CVS will not fill some prescriptions for potent drugs in Florida
ORLANDO, Fla |
ORLANDO, Fla (Reuters) - CVS has told some doctors in Florida, the nation's pill mill capital, that its retail pharmacies will no longer fill prescriptions they write for some potent and addictive drugs, a company spokesman said on Tuesday.
"While we regret any inconvenience this may cause for our customers, we treat the dispensing of controlled substances with the utmost care and seriousness," CVS corporate public relations director Michael DeAngelis told Reuters in an e-mailed statement.
DeAngelis said the company had sent letters to "a small number of Florida physicians" announcing the decision, which he said applied only to prescriptions presented at Florida retail pharmacies. He gave no further details.
Florida doctors prescribe 10 times more oxycodone - a frequently abused pain killer - than all other states combined, according to federal estimates. The Florida Attorney General's office reports that the state is the primary source of illegal prescription drugs for the eastern United States.
State and federal agents have arrested dozens of people this year including doctors during statewide raids on pill mills that dispense medically unnecessary narcotics, commonly oxycodone. The Florida attorney general's office reports that nearly 1,000 pain management clinics, not all of them fraudulent, operate in the state.
Jeffrey Scott, a spokesman for the U.S. Drug Enforcement Administration, told Reuters that "CVS's notification was a decision made solely by CVS and not at our direction."

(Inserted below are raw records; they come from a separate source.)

`src/rtl/quickint_controller_pkg.sv`:
```
// Shared definitions for the quick-interrupt controller.
// Register encodings, control-bit positions and bus FSM states.
package quickint_controller_pkg;

    localparam logic [7:0] DEFAULT_VECTOR = 8'd24;

    localparam logic REG_VEC  = 1'b0;
    localparam logic REG_CTRL = 1'b1;

    localparam int CTRL_EN   = 0;
    localparam int CTRL_EDGE = 1;
    localparam int CTRL_CLR  = 2;
    localparam int CTRL_PEND = 2;

    typedef enum logic [2:0] {
        ST_IDLE,
        ST_POLL,
        ST_ACK,
        ST_VEC_DONE,
        ST_REG_RD,
        ST_REG_WR
    } bus_state_t;

    function automatic logic [7:0] ctrl_word(
        input logic en,
        input logic edge_mode,
        input logic pend
    );
        logic [7:0] w;
        w            = '0;
        w[CTRL_EN]   = en;
        w[CTRL_EDGE] = edge_mode;
        w[CTRL_PEND] = pend;
        return w;
    endfunction

endpackage

```
`src/rtl/quickint_controller_channel.sv`:
```
// One interrupt channel: synchroniser, bus-frozen level and pending logic.
// Holds the vector and control bits written by the host.
module quickint_channel
    import quickint_controller_pkg::*;
#(
    parameter logic [7:0] DEFAULTVECTOR = DEFAULT_VECTOR
) (
    input  logic       clk,
    input  logic       rst,
    input  logic       sint_n,
    input  logic       fcs_n,
    input  logic       wr_vec,
    input  logic       wr_ctrl,
    input  logic       ack,
    input  logic [7:0] din,
    output logic [7:0] vec,
    output logic       en,
    output logic       edge_mode,
    output logic       pend,
    output logic       raw
);

    logic [1:0] sync;
    logic       held;
    logic       pend_edge;
    logic       set_edge;
    logic       clr_edge;

    assign raw      = sync[1];
    assign set_edge = edge_mode & fcs_n & raw & ~held;
    assign clr_edge = ack | (wr_ctrl & din[CTRL_CLR]);
    assign pend     = edge_mode ? pend_edge : held;

    // Synchronise the request, freeze it during bus cycles, track edges and host writes.
    always_ff @(posedge clk) begin
        if (rst) begin
            sync      <= '0;
            held      <= 1'b0;
            pend_edge <= 1'b0;
            vec       <= DEFAULTVECTOR;
            en        <= 1'b0;
            edge_mode <= 1'b0;
        end else begin
            sync <= {sync[0], ~sint_n};
            if (fcs_n) begin
                held <= raw;
            end
            if (set_edge) begin
                pend_edge <= 1'b1;
            end else if (clr_edge) begin
                pend_edge <= 1'b0;
            end
            if (wr_vec) begin
                vec <= din;
            end
            if (wr_ctrl) begin
                en        <= din[CTRL_EN];
                edge_mode <= din[CTRL_EDGE];
            end
        end
    end

endmodule

```
`src/rtl/quickint_controller.sv`:
```
// Zorro III quick-interrupt controller: arbiter, register port and bus FSM.
// Channels are answered with their vector during the quick-interrupt cycle.
module quickint_controller
    import quickint_controller_pkg::*;
#(
    parameter int         NCH           = 2,
    parameter logic [7:0] DEFAULTVECTOR = DEFAULT_VECTOR,
    localparam int        CW            = (NCH > 1) ? $clog2(NCH) : 1
) (
    input  logic           clk,
    input  logic           IORST,
    input  logic [NCH-1:0] SINT_n,
    input  logic           intreg_cycle,
    input  logic           quickint_cycle,
    input  logic           FCS_n,
    input  logic           DOE,
    input  logic           DS0_n,
    input  logic           READ,
    input  logic           SLAVE_n,
    input  logic [CW-1:0]  ch_sel,
    input  logic           reg_sel,
    input  logic [7:0]     din,
    output logic [7:0]     dout,
    output logic           int_sig,
    output logic           dtack,
    output logic           slave,
    output logic           vector_read,
    output logic [NCH-1:0] ack_ch
);

    logic [7:0]     vec_all [NCH];
    logic [NCH-1:0] en;
    logic [NCH-1:0] edge_mode;
    logic [NCH-1:0] pend;
    logic [NCH-1:0] raw;
    logic [NCH-1:0] wr_vec;
    logic [NCH-1:0] wr_ctrl;

    bus_state_t     state;
    bus_state_t     state_next;
    logic [CW-1:0]  win_q;
    logic [CW-1:0]  winner;
    logic           any;
    logic           qc;
    logic           reg_wr_c;
    logic           reg_rd_c;
    logic           poll_c;
    logic           vec_c;
    logic           wr_fire;
    logic           ld_win;
    logic [7:0]     rd_data;
    logic [7:0]     vec_win;

    for (genvar i = 0; i < NCH; i++) begin : g_ch
        quickint_channel #(
            .DEFAULTVECTOR(DEFAULTVECTOR)
        ) u_ch (
            .clk      (clk),
            .rst      (IORST),
            .sint_n   (SINT_n[i]),
            .fcs_n    (FCS_n),
            .wr_vec   (wr_vec[i]),
            .wr_ctrl  (wr_ctrl[i]),
            .ack      (ack_ch[i]),
            .din      (din),
            .vec      (vec_all[i]),
            .en       (en[i]),
            .edge_mode(edge_mode[i]),
            .pend     (pend[i]),
            .raw      (raw[i])
        );
    end

    assign qc       = quickint_cycle & any;
    assign reg_wr_c = !FCS_n & intreg_cycle & DOE & !READ & !DS0_n;
    assign reg_rd_c = !FCS_n & intreg_cycle & DOE & READ;
    assign poll_c   = !FCS_n & qc & !DOE & DS0_n;
    assign vec_c    = !FCS_n & qc & slave & DOE & !DS0_n & !SLAVE_n;

    // Lowest enabled pending channel wins; unenabled channels still raise int_sig from raw level.
    always_comb begin
        any     = 1'b0;
        winner  = '0;
        int_sig = 1'b0;
        for (int i = NCH - 1; i >= 0; i--) begin
            if (en[i] & pend[i]) begin
                any    = 1'b1;
                winner = CW'(i);
            end
            int_sig = int_sig | (en[i] ? pend[i] : raw[i]);
        end
    end

    // Channel select decode for register access and winner vector mux.
    always_comb begin
        wr_vec  = '0;
        wr_ctrl = '0;
        rd_data = 8'h00;
        vec_win = DEFAULTVECTOR;
        for (int i = 0; i < NCH; i++) begin
            if (ch_sel == CW'(i)) begin
                wr_vec[i]  = wr_fire & (reg_sel == REG_VEC);
                wr_ctrl[i] = wr_fire & (reg_sel == REG_CTRL);
                rd_data    = (reg_sel == REG_CTRL)
                           ? ctrl_word(en[i], edge_mode[i], pend[i])
                           : vec_all[i];
            end
            if (win_q == CW'(i)) begin
                vec_win = vec_all[i];
            end
        end
    end

    // Bus FSM next state: register access beats poll, poll beats vector phase.
    always_comb begin
        state_next = state;
        wr_fire    = 1'b0;
        ld_win     = 1'b0;
        if (FCS_n) begin
            state_next = ST_IDLE;
        end else begin
            unique case (state)
                ST_IDLE, ST_POLL: begin
                    if (reg_wr_c | reg_rd_c) begin
                        state_next = reg_rd_c ? ST_REG_RD : ST_REG_WR;
                        wr_fire    = reg_wr_c;
                    end else if (state == ST_IDLE && poll_c) begin
                        state_next = ST_POLL;
                        ld_win     = 1'b1;
                    end else if (state == ST_POLL && vec_c) begin
                        state_next = ST_ACK;
                    end
                end
                ST_ACK: state_next = ST_VEC_DONE;
                default: ;
            endcase
        end
    end

    // Bus strobes follow the state; the acknowledge pulse lasts only the ACK state.
    always_comb begin
        slave       = state inside {ST_POLL, ST_ACK, ST_VEC_DONE};
        vector_read = state inside {ST_ACK, ST_VEC_DONE, ST_REG_RD};
        dtack       = state inside {ST_VEC_DONE, ST_REG_RD, ST_REG_WR};
        ack_ch      = '0;
        for (int i = 0; i < NCH; i++) begin
            ack_ch[i] = (state == ST_ACK) && (win_q == CW'(i));
        end
    end

    // State register.
    always_ff @(posedge clk) begin
        if (IORST) begin
            state <= ST_IDLE;
        end else begin
            state <= state_next;
        end
    end

    // Winner latch at poll and data bus register loaded on read or vector delivery.
    always_ff @(posedge clk) begin
        if (IORST) begin
            win_q <= '0;
            dout  <= DEFAULTVECTOR;
        end else begin
            if (ld_win) begin
                win_q <= winner;
            end
            if (FCS_n) begin
                dout <= DEFAULTVECTOR;
            end else if (state_next == ST_REG_RD && state != ST_REG_RD) begin
                dout <= rd_data;
            end else if (state_next == ST_ACK) begin
                dout <= vec_win;
            end
        end
    end

endmodule

```
`config.mk`:
```
export PLATFORM = sky130hd
export DESIGN_NAME = quickint_controller
export DESIGN_NICKNAME = d
export VERILOG_FILES = /design/src/rtl/quickint_controller_pkg.sv /design/src/rtl/quickint_controller_channel.sv /design/src/rtl/quickint_controller.sv
export SDC_FILE = /design/constraint.sdc
export NUM_CORES = 1
export LEC_CHECK = 0
export ABC_AREA = 1
export BUFFER_PORTS_ARGS = -buffer_cell sky130_fd_sc_hd__buf_2
export CAP_MARGIN = 20
export CORE_MARGIN = 2
export CORE_UTILIZATION = 30
export CTS_CLUSTER_SIZE = 14
export DETAILED_ROUTE_END_ITERATION = 7
export GPL_ROUTABILITY_DRIVEN = 1
export REMOVE_ABC_BUFFERS = 1
export SYNTH_ARGS = -nofsm -noshare
export SYNTH_HDL_FRONTEND = slang
export SYNTH_SLANG_ARGS = --single-unit
export TNS_END_PERCENT = 10
```
`constraint.sdc`:
```
create_clock -name clk -period 2.95 [get_ports clk]
set_input_delay 0.4425 -clock clk [delete_from_list [all_inputs] [get_ports clk]]
set_output_delay 0.4425 -clock clk [all_outputs]
set_load 0.01 [all_outputs]
```
; ---- Word-level counts from Yosys, hierarchy flattened
; Index checks and enable logic that the tools add are counted.
; W data, S select, Z words.
[totals]
ff_bits = 40
elab_cells = 111
[classes]
eq_ne = 8
mux = 34
bitwise_logic = 35
reduce_logical = 19
[ops]
columns = operator, n
row1 = $mux W8, 6
row2 = $and A1 B1 Y1, 25
row3 = $mux W1, 23
row4 = $mux W3, 4
row5 = $eq A3 B2 Y1 const B, 3
row6 = $eq A3 B3 Y1 const B, 3
row7 = $reduce_bool A3 Y1, 3
row8 = $not A1 Y1, 6
row9 = $pmux W3 S2, 1
row10 = $reduce_bool A2 Y1, 3
row11 = $logic_and A1 B1 Y1, 5
row12 = $logic_not A1 Y1, 5
row13 = $or A1 B1 Y1, 4
row14 = $reduce_or A2 Y1, 2
row15 = $eq A3 B1 Y1 const B, 1
row16 = $logic_not A3 Y1, 1
row17 = $ne A3 B3 Y1 const B, 1

; ---- Depth between registers and ports, before layout
[depth]
ltp_word = 19
depth_mapped = 16
depth_no_buf = 16

; ---- By module
; From an unflattened synthesis, not the netlist that was laid out.
[hier_totals]
hier_cells = 319
hier_area_um2 = 2089.5
[modules_own_cells]
columns = module, n_inst, cells_per_inst, area_per_inst_um2
row1 = quickint_controller, 1, 189, 1063.5
row2 = quickint_channel, 2, 65, 513.0

; ---- Worst setup path after synthesis
; OpenSTA, ideal clock, no wires.
[synth_timing]
path_type = input to register
startpoint = in FCS_n
endpoint = reg dout[4]
arrival_time_ns = 1.677
required_time_ns = 2.815
slack_ns = 1.138
path_stages = 11
path_buffers = 1
path_cell_list = buf_2 > nor2_2 > o21ai_1 > nand2_1 > nand4_1 > a21oi_4 > nand2_4 > nand2_1 > inv_1 > nand2_1 > nand3_1
[synth_via]
elab_chain_len = 15
[synth_rtl]
columns = item, line
row1 = from (decl), quickint_controller.sv:15  ; input logic FCS_n,
row2 = $logic_not A1 Y1, --
row3 = $and A1 B1 Y1, "quickint_controller.sv:77, quickint_controller.sv:78"
row4 = $and A1 B1 Y1 (4 in series), quickint_controller.sv:78  ; assign vec_c = !FCS_n & qc & slave & DOE & !DS0_n & !SLAVE_n;
row5 = $logic_and A1 B1 Y1, quickint_controller.sv:130  ; end else if (state == ST_POLL && vec_c) begin
row6 = $mux W3, quickint_controller.sv:130
row7 = $mux W3, quickint_controller.sv:127  ; end else if (state == ST_IDLE && poll_c) begin
row8 = $mux W3, quickint_controller.sv:124  ; if (reg_wr_c | reg_rd_c) begin
row9 = $pmux W3 S2, quickint_controller.sv:122  ; unique case (state)
row10 = $mux W3, quickint_controller.sv:119  ; if (FCS_n) begin
row11 = $eq A3 B3 Y1, quickint_controller.sv:171  ; end else if (state_next == ST_REG_RD && state != ST_REG_RD) begin
row12 = $logic_and A1 B1 Y1, quickint_controller.sv:171
row13 = $mux W8 / $reduce_bool A2 Y1 (equally long branches), --
row14 = to (signal assigned), quickint_controller.sv:172  ; dout <= rd_data;
row15 = to (signal assigned), quickint_controller.sv:174  ; dout <= vec_win;
row16 = to (decl), quickint_controller.sv:23  ; output logic [7:0] dout,
; Parallel ways exist; a longest one is shown, timed or not.
; A chain may end at the register's enable or synchronous reset.

; ---- Worst setup path after layout
[layout_timing]
startpoint = reg g_ch[0].u_ch.edge_mode
endpoint = reg dout[4]
[layout_via]
elab_chain_len = 18
[layout_rtl]
columns = item, line
row1 = from (decl), quickint_controller_channel.sv:18  ; output logic edge_mode,
row2 = from (signal assigned), quickint_controller_channel.sv:58  ; edge_mode <= din[CTRL_EDGE];
row3 = $mux W1 (*), quickint_controller_channel.sv:32  ; assign pend = edge_mode ? pend_edge : held;
row4 = $and A1 B1 Y1 (*), quickint_controller.sv:86  ; if (en[i] & pend[i]) begin
row5 = $mux W1 (*), quickint_controller.sv:86
row6 = $and A1 B1 Y1 (*), quickint_controller.sv:74  ; assign qc = quickint_cycle & any;
row7 = $and A1 B1 Y1 (*), "quickint_controller.sv:77, quickint_controller.sv:78"
row8 = $and A1 B1 Y1 (4 in series), quickint_controller.sv:78
row9 = $logic_and A1 B1 Y1, quickint_controller.sv:130
row10 = $mux W3, quickint_controller.sv:130
row11 = $mux W3 (*), quickint_controller.sv:127
row12 = $mux W3 (*), quickint_controller.sv:124
row13 = $pmux W3 S2 (*), quickint_controller.sv:122
row14 = $mux W3 (*), quickint_controller.sv:119
row15 = $eq A3 B3 Y1, quickint_controller.sv:171
row16 = $logic_and A1 B1 Y1, quickint_controller.sv:171
row17 = $mux W8 / $reduce_bool A2 Y1 (equally long branches), --
; Every way passes the cells marked *; elsewhere a longest branch is shown, timed or not.

==> results.sh <==
export IMPL_busiest_layer="met2"
export IMPL_finalInstanceArea_um2=2390
export IMPL_tightest_slew_ns=0.562
export IMPL_avgSynthCellArea_um2=6.75
export IMPL_vias_per_cell=4.67
export IMPL_arrival_ns=2.32
export IMPL_cts_tree="yes"
export IMPL_hpwl_mm=3.73
export IMPL_insertion_delay_ns=0.29
export IMPL_slew_viol_final=0
export IMPL_synth_edf_count=0
export IMPL_ys_async_sr_fraction_pct=0
export IMPL_ant_nets=0
export IMPL_met1_usage_pct=19.7
export IMPL_fin_crit_sh_pct=73.2
export IMPL_place_area_um2=2270
export IMPL_multi_input_area_um2=1030
export IMPL_port_buffers=34
export IMPL_n_antenna_cell=0
export IMPL_fin_cells=415
export IMPL_leakage_nw=1.06
export IMPL_required_ns=3.11
export IMPL_rsz0062_at_grt="no"
export IMPL_endpoint_kind="register"
export IMPL_synth_seq_cells=40
export IMPL_grt_pass1_vias=1788
export IMPL_htree_levels=2
export IMPL_clock_root_buffer="clkbuf_8"
export IMPL_path_max_fanout=15
export IMPL_drt_total_wl_mm=4.99
export IMPL_grt_use_total_pct=14.2
export IMPL_crit_type="register to register"
export IMPL_grt_antenna_before_repair=0
export IMPL_fin_nets=355
export IMPL_startpoint_type="register"
export IMPL_syn_inst=305
export IMPL_setup_tns_ns=0
export IMPL_fmax_ghz=0.463
export IMPL_drc=0
export IMPL_initial_core_util_pct=30.7
export IMPL_drive_gt1_share_pct=18.8
export IMPL_cap_viol_max_count=0
export IMPL_relSlewSlack_pct=62.5
export IMPL_vias=1937
export IMPL_holdWs_ns=0.281
export IMPL_hold_class="primary input to register"
export IMPL_grt_max_degree=18
export IMPL_setup_violations=0
export IMPL_synth_area_um2=2060
export IMPL_cts_hold_buf=0
export IMPL_grt_ovfl_total=0
export IMPL_die_area_um2=7540
export IMPL_skew_ns=0.00515
export IMPL_dr_pass1_iters=4
export IMPL_path_clk_slew_ns=0.08
export IMPL_io_pins=35
export IMPL_die_height_um=86.9
export IMPL_use_met2_pct=21.3
export IMPL_powerDensity_nw_per_um2=467
export IMPL_drtIter0Drc=90
export IMPL_yosys_warnings=0
export IMPL_met3_usage_pct=3.13
export IMPL_peakVddDrop_mv=0.179
export IMPL_status="finished clean"
export IMPL_ctsResizeCount=0
export IMPL_syn_to_final_growth_pct=16.2
export IMPL_place_congestion=0.859
export IMPL_power_mw=1.12
export IMPL_synth_cell_type_count=27
export IMPL_grt_pass1_wl_mm=8.45
export IMPL_min_period_ns=2.16
export IMPL_ys_flop_type="dfxtp_1"
export IMPL_seq_area_um2=801
export IMPL_hold_viol=0
export IMPL_post_place_ws_ns=0.698
export IMPL_num_fill_cells=714
export IMPL_rows=30
export IMPL_final_util_pct=35.6
export IMPL_wire_per_inst_um=12.0
export IMPL_cts_made_buffers=5
export IMPL_ys_seq_area_share_pct=38.9
export IMPL_dp_cells=407
export IMPL_core_um2=6720
export IMPL_clock_sinks=40
export IMPL_clock_path_buffers=2
export IMPL_post_cts_setup_buffers=0
export IMPL_setup_slack_ns=0.790
export IMPL_die_w_um=86.9
==> power by group <==
group,internal (mW),leakage [nW],switching [mW]
Combinational,0.0299,0.678,0.0574
Sequential,0.547,0.324,0.00369
Clock,0.277,0.0614,0.202
==> metal layers <==
layer / wire length, µm / vias to the layer above
li1: - / 1046
met4: 108 / 0
met1: 2590 / 843
met5: 0 / -
met3: 217 / 10
met2: 2070 / 38
==> flip-flops by register name, summed over array words and instances (netlist names), 2 cells and up <==
name / count
dout: 8
g_ch.u_ch.edge_mode: 2
g_ch.u_ch.en: 2
g_ch.u_ch.held: 2
g_ch.u_ch.pend_edge: 2
g_ch.u_ch.sync: 4
g_ch.u_ch.vec: 16
state: 3
==> layout by cell type (no fill, tap or decap), types with 2 or more instances in the layout <==
master and n:
nand2_1 50, o21ai_0 41, inv_1 40, dfxtp_1 40, buf_2 34, nor2_1 33
a21oi_1 32, nand3_1 20, clkbuf_8 6, nand3_2 5, nand4_1 5, nand2_2 4
inv_2 3, nor2_2 3, a21oi_2 3, nand3b_1 2, a211oi_1 2, o211ai_1 2
==> cells in the mapped netlist (4+ instances only) <==
| cell type | number | area [µm²] |
|---|---|---|
| nand2_2 | 4 | 25.0 |
| a21oi_1 | 32 | 160 |
| clkbuf_1 | 9 | 33.8 |
| nand3_2 | 5 | 50.1 |
| nor2_1 | 33 | 124 |
| nand4_1 | 5 | 31.3 |
| o21ai_0 | 41 | 205 |
| nand3_1 | 20 | 100 |
| nand2_1 | 50 | 188 |
| inv_1 | 40 | 150 |
| dfxtp_1 | 40 | 801 |
==> final cells by class <==
| type | count | area share [%] |
|---|---|---|
| Sequential cell | 40 | 33.5 |
| Clock inverter | 2 | 1.62 |
| Tap cell | 80 | 4.18 |
| Multi-Input combinational cell | 208 | 43.0 |
| Inverter | 44 | 6.90 |
| Clock buffer | 6 | 3.45 |
| Timing Repair Buffer | 35 | 7.42 |
==> kinds of logic (layout without fill, tap and decap cells) <==
family	Yosys count	in the layout	synth area share, %
AO/OA/AOI/OAI	83	83	21.8
buffers and inverters	57	87	11.2
flip-flops	40	40	38.9
AND/OR/NAND/NOR	124	124	27.6
multiplexers	1	1	0.486
==> path summary, 6_finish.rpt <==
| check | depth (start not counted) | slack, ns | from | to |
|---|---|---|---|---|
| worst max-delay path | 13 | 0.79 | g_ch[0].u_ch.edge_mode | dout[4] |
| worst min-delay path | 2 | 0.28 | SINT_n[1] | g_ch[1].u_ch.sync[0] |
| worst max register to register | 13 | 0.79 | g_ch[0].u_ch.edge_mode | dout[4] |
| worst min register to register | 2 | 0.41 | g_ch[0].u_ch.sync[0] | g_ch[0].u_ch.sync[1] |
==> critical path, stage by stage (launching register included) <==
cell,delay [ns]
dfxtp_1,0.41
inv_2,0.06
nand2_2,0.08
nand3_2,0.08
nand2_2,0.11
nand3_2,0.11
nand3_2,0.24
nand2_2,0.11
a21oi_4,0.27
nand2_4,0.17
nand2_1,0.17
inv_1,0.09
nand2_1,0.06
nand3_1,0.07
Note: power is estimated with default switching activity, not from simulation.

A letter on CVS Caremark letterhead detailing the move, a copy of which was posted on the website of Health News Florida, said the company was concerned about prescription drug abuse in the state.
"This is to inform you that CVS/pharmacy stores will not be able to fill prescriptions that you write for Schedule II narcotic controlled substances," the letter, dated November 18, said. The name of the letter recipient was blacked out.
"CVS Pharmacy, Inc. has become increasingly concerned with escalating reports of prescription drug abuse in Florida, especially oxycodone abuse," it added.
The letter also advises that CVS will continue to review the issue and notify the doctors if their status changes.